This is one of 16 Rapid Response (RAPID) projects funded as the result of a Dear Colleague Letter (NSF 11-006) encouraging diagnostic analyses of climate model simulations prepared for the Intergovernmental Panel on Climate Change Fifth Assessment Report (IPCC AR5). Research conducted in these projects is expected to lead to more detailed model intercomparisons, better understanding of robust model behaviors, and better understanding and quantification of uncertainty in future climate simulations.
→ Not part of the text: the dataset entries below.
===== config.mk =====
export PLATFORM = sky130hd
export DESIGN_NAME = pipelined_rca_adder
export DESIGN_NICKNAME = d
export VERILOG_FILES = /design/src/rtl/pipelined_rca_adder.sv
export SDC_FILE = /design/constraint.sdc
export NUM_CORES = 1
export LEC_CHECK = 0
export BUFFER_PORTS_ARGS = -buffer_cell sky130_fd_sc_hd__buf_2
export CORE_ASPECT_RATIO = 0.7
export CORE_MARGIN = 8
export CORE_UTILIZATION = 32
export CTS_CLUSTER_DIAMETER = 40
export DETAILED_ROUTE_END_ITERATION = 7
export SKIP_CTS_REPAIR_TIMING = 1
export SKIP_LAST_GASP = 1
export SLEW_MARGIN = 10
export SYNTH_ARGS = -nofsm -noshare
export SYNTH_HDL_FRONTEND = slang
export SYNTH_SLANG_ARGS = --single-unit

===== constraint.sdc =====
create_clock -name clk -period 8.8 [get_ports clk]
set_input_delay 0.44 -clock clk [delete_from_list [all_inputs] [get_ports clk]]
set_output_delay 0.44 -clock clk [all_outputs]
set_load 0.005 [all_outputs]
Marine stratocumulus (mSc) clouds occur in subtropical oceanic regions off the west sides of continents, and have a cooling effect on the earth's climate because of their strong reflection of incoming solar radiation. Regions dominated by mSc clouds have been shown to be an important driver of the large uncertainties in tropical cloud feedbacks in climate models, and are responsible for the large differences between model simulations and observations. Research conducted under this grant considers mSc properties in model simulations, and compares them with cloud properties found in recent observations from satellite instruments including the CloudSat Profiling Radar. The response of shortwave cloud radiative forcing to changes in sea surface temperature is examined, and model cloud diagnostic variables are compared to satellite observations to determine the underlying processes responsible for uncertainties in low-cloud feeback.
The broader impact of the project lies in its support of the IPCC AR5, which is intended to provide information on climate change and its consequences to decision makers worldwide. Cloud feedbacks could play an important role in determining how much global warming comes from the expected increases in greenhouse gas concentrations, so research leading to better understanding of cloud feedbacks and better representation of clouds in climate models would be beneficial for understanding the likely severity of anthropogenic climate change.
The first major objective of this project was to perform an analysis of how the radiative properties of clouds, especially reflected solar radiation, in the latest climate models respond to changes in sea surface temperature in a region of low clouds in the southeastern Pacific where previous climate models have shown large differences from the observations. The second major objective of the project was to use satellite observations to help identify the processes responsible for the uncertainties in model low cloud changes in reflected solar radiation as the sea surface temperature changes. The results of this project show that there are still large differences between the newest climate model calculations and observational calculations of the impact of clouds on reflected solar radiation as sea surface temperature changes in this region. The reasons for the differences between satellite observations and climate models vary from model to model. Some models produce too little cloudiness and/or clouds with properties that do not match the observations. Climate models have difficulty in capturing the proper regional and seasonal distribution of low clouds in this region, with the models producing too few clouds in the southern hemisphere spring season and too much cloud in the fall season. Results of this analysis also show that a large part of the difference between observations and models is due to differences in how sensitive the properties of model clouds are to temperature, rather than the sensitivity of the amount of clouds to temperature. In addition, the satellite observations indicate that regions of low, stratiform clouds are most sensitive to temperature changes, while many climate models instead show that regions of shallow cumulus are more sensitive to temperature. The results of this project have been presented at three scientific conferences, one of which recognized this project with an award for Outstanding Early Career Poster Presentation. These results have also been submitted for publication in a peer-reviewed scientific journal.